[Task input Boundary: Start]

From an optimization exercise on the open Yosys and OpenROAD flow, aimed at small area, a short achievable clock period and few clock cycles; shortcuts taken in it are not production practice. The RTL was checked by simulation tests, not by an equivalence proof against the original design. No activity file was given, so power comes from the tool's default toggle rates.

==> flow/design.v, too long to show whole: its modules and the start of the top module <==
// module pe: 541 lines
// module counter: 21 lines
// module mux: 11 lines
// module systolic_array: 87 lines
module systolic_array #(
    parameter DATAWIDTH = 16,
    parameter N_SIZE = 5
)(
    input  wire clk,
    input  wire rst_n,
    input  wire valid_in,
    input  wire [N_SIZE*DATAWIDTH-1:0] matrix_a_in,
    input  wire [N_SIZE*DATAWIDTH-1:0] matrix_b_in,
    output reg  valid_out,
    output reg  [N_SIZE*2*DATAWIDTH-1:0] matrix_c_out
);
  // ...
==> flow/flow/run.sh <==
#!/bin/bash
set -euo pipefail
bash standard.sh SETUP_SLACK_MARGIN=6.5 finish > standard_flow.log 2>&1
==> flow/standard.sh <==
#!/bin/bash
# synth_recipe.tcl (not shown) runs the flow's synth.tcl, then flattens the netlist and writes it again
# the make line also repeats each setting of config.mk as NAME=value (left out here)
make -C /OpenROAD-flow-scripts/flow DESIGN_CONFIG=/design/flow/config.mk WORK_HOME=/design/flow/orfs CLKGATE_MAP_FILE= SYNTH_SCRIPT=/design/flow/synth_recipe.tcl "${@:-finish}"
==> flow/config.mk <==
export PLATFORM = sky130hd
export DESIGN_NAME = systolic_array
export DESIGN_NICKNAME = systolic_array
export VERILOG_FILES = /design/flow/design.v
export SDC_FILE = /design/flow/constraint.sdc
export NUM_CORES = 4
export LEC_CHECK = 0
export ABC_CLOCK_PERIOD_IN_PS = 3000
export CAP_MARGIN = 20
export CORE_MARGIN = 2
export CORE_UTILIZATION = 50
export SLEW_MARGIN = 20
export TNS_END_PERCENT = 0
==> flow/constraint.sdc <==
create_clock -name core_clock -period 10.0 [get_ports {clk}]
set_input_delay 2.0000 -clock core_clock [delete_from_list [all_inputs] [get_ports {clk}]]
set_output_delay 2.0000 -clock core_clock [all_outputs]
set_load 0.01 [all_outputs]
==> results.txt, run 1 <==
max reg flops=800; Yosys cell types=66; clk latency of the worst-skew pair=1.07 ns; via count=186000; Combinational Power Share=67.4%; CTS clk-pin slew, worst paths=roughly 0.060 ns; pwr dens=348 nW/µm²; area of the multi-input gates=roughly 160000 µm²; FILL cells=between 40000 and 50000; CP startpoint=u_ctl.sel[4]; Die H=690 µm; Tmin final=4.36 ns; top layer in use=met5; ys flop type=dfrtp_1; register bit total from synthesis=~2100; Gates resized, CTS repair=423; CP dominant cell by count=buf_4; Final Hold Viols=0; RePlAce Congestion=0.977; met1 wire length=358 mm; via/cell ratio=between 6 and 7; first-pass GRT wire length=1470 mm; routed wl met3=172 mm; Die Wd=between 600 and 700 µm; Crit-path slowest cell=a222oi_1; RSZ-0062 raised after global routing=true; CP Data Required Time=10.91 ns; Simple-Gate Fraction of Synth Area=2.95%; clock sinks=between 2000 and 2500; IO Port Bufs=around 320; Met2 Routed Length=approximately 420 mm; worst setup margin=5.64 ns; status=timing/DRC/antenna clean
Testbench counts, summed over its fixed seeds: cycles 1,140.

[Task input Boundary: End]
[Task input Boundary: Start]

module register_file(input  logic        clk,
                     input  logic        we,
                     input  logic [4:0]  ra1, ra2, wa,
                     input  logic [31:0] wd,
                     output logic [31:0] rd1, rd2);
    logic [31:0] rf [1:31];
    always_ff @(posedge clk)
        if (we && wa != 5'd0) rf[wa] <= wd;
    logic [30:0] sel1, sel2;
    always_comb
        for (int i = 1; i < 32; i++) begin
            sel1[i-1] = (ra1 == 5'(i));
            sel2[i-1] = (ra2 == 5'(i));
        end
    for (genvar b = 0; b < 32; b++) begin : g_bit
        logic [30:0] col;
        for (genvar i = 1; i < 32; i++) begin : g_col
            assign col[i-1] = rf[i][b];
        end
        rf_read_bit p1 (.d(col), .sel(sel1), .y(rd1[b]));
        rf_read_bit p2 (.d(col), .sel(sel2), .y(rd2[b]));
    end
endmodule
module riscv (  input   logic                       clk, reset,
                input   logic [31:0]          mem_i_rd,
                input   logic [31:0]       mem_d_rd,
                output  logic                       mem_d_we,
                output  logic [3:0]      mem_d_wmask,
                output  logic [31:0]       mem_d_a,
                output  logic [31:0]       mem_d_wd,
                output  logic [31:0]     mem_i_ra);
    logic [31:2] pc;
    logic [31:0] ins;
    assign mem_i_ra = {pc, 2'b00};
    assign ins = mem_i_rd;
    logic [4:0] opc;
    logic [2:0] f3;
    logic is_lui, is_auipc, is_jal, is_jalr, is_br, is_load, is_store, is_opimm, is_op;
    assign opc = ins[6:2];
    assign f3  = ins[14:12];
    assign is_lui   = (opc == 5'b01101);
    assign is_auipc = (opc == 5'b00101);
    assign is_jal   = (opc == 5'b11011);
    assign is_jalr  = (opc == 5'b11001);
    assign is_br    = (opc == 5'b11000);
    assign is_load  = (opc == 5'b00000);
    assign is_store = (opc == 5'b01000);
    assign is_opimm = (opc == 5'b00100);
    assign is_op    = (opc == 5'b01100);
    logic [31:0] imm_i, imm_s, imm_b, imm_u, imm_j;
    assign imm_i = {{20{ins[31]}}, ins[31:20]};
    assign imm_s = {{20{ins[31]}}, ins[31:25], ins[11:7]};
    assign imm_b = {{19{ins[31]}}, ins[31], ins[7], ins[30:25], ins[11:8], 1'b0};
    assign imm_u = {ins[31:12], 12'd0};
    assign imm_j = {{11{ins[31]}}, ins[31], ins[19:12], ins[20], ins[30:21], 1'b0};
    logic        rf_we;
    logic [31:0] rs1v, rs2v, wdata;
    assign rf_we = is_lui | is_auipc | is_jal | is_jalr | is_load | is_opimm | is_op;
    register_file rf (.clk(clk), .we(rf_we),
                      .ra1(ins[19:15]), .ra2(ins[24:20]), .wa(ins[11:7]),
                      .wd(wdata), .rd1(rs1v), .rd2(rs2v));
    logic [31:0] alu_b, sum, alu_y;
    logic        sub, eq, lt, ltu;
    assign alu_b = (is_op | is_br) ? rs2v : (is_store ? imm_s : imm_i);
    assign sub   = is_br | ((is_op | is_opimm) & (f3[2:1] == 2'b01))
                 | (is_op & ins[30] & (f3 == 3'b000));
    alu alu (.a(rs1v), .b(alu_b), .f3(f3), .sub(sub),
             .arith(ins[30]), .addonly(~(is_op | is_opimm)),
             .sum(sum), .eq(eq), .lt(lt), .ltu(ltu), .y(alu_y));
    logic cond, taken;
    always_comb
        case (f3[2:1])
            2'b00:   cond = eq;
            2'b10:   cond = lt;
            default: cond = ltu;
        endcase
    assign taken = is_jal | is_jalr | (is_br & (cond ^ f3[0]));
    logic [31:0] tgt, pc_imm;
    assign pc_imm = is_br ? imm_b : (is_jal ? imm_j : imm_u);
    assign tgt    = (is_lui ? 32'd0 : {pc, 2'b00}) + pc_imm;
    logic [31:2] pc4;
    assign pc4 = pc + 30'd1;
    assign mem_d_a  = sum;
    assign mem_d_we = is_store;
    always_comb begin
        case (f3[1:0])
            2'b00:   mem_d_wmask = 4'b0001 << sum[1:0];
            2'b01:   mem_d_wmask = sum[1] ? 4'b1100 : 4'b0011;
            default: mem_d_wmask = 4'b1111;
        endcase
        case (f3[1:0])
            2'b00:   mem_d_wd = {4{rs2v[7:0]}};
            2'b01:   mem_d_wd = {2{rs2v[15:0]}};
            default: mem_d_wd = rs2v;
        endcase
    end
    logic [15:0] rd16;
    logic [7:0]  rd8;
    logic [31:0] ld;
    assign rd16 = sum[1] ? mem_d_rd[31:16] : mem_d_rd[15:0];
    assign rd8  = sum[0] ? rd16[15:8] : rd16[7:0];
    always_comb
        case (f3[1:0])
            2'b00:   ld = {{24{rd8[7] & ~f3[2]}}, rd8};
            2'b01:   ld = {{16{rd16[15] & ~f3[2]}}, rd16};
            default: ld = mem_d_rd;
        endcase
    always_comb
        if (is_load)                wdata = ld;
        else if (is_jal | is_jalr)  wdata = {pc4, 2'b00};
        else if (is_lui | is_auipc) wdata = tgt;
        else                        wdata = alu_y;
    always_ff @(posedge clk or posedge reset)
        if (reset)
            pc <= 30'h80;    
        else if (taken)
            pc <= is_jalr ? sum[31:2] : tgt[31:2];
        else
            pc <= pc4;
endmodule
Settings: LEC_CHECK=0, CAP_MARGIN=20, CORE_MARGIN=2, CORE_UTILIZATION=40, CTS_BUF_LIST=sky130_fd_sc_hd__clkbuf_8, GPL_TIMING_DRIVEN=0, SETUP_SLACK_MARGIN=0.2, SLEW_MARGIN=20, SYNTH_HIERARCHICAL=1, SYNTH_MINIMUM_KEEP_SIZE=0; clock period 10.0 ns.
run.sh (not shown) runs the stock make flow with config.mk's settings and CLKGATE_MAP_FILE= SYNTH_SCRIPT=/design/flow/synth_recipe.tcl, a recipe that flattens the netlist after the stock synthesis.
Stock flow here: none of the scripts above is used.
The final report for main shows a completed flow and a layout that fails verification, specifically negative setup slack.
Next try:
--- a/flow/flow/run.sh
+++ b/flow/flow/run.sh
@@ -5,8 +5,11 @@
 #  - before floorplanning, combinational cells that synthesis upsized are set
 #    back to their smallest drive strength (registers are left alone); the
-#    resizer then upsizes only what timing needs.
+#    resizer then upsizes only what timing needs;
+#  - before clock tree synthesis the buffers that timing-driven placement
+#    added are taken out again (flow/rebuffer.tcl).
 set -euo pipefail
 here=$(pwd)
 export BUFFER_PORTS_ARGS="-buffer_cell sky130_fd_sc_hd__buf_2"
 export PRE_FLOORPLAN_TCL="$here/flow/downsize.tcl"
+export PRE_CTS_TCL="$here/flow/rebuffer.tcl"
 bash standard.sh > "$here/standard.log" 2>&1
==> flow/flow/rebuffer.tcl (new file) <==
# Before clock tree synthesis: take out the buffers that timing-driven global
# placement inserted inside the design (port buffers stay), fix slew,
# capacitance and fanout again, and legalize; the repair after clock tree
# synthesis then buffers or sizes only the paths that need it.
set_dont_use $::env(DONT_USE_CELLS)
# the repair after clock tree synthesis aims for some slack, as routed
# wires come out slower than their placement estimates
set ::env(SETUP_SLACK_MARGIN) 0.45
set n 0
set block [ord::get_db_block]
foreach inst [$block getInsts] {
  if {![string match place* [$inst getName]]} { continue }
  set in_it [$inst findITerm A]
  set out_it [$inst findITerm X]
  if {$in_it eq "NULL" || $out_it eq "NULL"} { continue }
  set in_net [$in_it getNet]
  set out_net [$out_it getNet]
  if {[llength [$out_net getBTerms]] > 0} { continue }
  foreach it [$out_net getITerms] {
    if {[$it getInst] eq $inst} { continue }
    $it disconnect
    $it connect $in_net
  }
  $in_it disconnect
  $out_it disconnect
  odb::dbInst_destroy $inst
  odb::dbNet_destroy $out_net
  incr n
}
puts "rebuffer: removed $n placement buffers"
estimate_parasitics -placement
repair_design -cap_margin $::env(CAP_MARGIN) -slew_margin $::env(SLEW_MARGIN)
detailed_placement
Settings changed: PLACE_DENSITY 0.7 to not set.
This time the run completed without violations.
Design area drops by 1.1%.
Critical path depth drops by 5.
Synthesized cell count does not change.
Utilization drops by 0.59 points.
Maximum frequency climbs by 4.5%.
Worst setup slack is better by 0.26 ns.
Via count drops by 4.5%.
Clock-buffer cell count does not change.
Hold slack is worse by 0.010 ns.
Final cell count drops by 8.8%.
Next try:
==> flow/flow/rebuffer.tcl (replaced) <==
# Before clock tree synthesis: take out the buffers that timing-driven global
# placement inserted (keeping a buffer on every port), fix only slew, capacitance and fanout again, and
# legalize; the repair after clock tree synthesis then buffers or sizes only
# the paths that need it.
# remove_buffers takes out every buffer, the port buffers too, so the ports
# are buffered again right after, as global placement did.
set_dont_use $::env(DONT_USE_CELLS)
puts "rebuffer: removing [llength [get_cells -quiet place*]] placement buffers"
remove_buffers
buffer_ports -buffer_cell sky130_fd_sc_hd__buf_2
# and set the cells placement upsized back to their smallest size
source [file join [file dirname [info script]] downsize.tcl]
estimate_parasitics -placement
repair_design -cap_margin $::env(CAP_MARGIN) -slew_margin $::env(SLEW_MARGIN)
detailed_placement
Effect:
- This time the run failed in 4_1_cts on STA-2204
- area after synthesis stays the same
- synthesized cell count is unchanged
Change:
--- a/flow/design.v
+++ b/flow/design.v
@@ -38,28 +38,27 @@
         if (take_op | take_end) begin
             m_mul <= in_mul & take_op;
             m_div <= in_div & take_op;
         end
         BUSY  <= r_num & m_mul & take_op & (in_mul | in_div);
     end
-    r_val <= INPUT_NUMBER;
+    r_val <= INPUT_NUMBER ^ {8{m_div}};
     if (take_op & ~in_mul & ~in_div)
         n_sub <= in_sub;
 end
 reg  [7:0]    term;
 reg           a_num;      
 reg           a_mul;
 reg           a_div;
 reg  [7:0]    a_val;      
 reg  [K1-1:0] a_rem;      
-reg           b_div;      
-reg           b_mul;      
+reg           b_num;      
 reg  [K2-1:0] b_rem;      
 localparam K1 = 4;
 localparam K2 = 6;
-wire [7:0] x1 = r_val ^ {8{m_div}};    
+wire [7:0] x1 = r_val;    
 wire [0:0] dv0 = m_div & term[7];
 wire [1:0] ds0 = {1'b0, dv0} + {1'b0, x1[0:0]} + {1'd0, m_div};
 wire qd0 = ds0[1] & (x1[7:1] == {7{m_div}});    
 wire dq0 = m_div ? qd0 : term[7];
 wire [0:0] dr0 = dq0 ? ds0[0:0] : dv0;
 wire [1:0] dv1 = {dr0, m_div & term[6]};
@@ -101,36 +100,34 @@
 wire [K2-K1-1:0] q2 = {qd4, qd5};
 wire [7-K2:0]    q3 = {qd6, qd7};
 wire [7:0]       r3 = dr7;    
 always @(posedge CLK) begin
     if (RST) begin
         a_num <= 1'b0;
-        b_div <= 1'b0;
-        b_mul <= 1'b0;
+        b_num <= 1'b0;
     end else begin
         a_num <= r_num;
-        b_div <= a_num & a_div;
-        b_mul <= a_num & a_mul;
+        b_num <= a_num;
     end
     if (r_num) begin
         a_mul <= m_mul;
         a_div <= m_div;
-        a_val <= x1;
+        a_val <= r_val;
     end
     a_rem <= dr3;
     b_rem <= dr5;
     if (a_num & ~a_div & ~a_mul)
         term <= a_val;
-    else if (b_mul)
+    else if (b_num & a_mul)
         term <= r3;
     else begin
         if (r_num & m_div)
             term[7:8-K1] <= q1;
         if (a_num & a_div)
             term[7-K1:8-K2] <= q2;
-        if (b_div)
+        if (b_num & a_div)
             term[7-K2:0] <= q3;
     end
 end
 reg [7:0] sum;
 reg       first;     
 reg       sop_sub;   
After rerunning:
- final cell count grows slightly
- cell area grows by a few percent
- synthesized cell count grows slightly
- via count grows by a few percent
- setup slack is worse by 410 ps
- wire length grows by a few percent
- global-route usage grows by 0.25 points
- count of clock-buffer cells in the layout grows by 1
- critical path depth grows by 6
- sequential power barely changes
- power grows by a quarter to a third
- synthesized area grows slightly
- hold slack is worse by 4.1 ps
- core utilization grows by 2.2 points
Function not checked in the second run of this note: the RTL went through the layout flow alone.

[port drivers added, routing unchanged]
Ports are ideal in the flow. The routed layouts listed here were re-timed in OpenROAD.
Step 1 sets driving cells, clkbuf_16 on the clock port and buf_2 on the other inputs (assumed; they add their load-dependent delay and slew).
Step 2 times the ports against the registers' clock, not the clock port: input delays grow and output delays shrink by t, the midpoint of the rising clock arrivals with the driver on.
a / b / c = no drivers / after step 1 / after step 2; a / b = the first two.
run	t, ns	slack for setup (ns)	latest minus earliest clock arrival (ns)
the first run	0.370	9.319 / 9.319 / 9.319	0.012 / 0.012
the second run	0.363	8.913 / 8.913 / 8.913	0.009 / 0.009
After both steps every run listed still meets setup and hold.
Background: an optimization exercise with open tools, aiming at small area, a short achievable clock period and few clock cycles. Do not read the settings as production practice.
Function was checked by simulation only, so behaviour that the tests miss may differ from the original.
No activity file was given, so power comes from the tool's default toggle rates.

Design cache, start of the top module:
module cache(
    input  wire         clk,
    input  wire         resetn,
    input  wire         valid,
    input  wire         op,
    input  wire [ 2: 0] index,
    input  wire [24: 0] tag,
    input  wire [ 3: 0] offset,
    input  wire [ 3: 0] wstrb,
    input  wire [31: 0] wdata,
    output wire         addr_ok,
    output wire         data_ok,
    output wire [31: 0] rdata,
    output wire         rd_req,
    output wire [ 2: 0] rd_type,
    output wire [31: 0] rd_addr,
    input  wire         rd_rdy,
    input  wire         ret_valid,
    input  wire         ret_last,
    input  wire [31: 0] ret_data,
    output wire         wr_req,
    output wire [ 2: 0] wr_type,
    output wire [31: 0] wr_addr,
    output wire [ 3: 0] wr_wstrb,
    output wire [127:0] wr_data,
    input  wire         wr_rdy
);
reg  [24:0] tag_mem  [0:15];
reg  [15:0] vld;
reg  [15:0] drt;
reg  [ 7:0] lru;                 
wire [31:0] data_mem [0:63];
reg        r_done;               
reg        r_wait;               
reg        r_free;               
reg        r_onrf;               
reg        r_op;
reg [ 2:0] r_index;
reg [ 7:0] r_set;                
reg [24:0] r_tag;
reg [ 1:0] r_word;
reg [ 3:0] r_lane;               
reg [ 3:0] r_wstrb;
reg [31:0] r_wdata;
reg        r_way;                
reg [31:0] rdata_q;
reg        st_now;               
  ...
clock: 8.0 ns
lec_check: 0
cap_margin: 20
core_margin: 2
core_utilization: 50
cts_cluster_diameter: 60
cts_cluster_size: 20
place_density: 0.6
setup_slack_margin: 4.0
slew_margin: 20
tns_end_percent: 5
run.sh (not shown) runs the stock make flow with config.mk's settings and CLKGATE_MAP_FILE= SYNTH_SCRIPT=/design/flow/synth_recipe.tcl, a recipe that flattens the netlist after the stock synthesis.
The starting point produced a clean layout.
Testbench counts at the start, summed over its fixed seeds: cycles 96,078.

[Task input Boundary: End]
[Task input Boundary: Start]

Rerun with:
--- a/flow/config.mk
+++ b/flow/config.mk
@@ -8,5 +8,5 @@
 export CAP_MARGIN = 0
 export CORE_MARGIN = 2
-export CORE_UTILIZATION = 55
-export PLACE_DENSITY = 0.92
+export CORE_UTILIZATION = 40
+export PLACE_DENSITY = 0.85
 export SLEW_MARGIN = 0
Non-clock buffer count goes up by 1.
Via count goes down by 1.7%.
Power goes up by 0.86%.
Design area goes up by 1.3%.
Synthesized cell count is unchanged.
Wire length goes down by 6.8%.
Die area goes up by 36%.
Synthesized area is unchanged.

[Task input Boundary: End]

** Required action **
Above are records; repeat only the lines starting at the line with "- critical path depth grows by 6" and ending at the line with "- core utilization grows by 2.2 points", exactly as they appear, both included.

** Written response **
- critical path depth grows by 6
- sequential power barely changes
- power grows by a quarter to a third
- synthesized area grows slightly
- hold slack is worse by 4.1 ps
- core utilization grows by 2.2 points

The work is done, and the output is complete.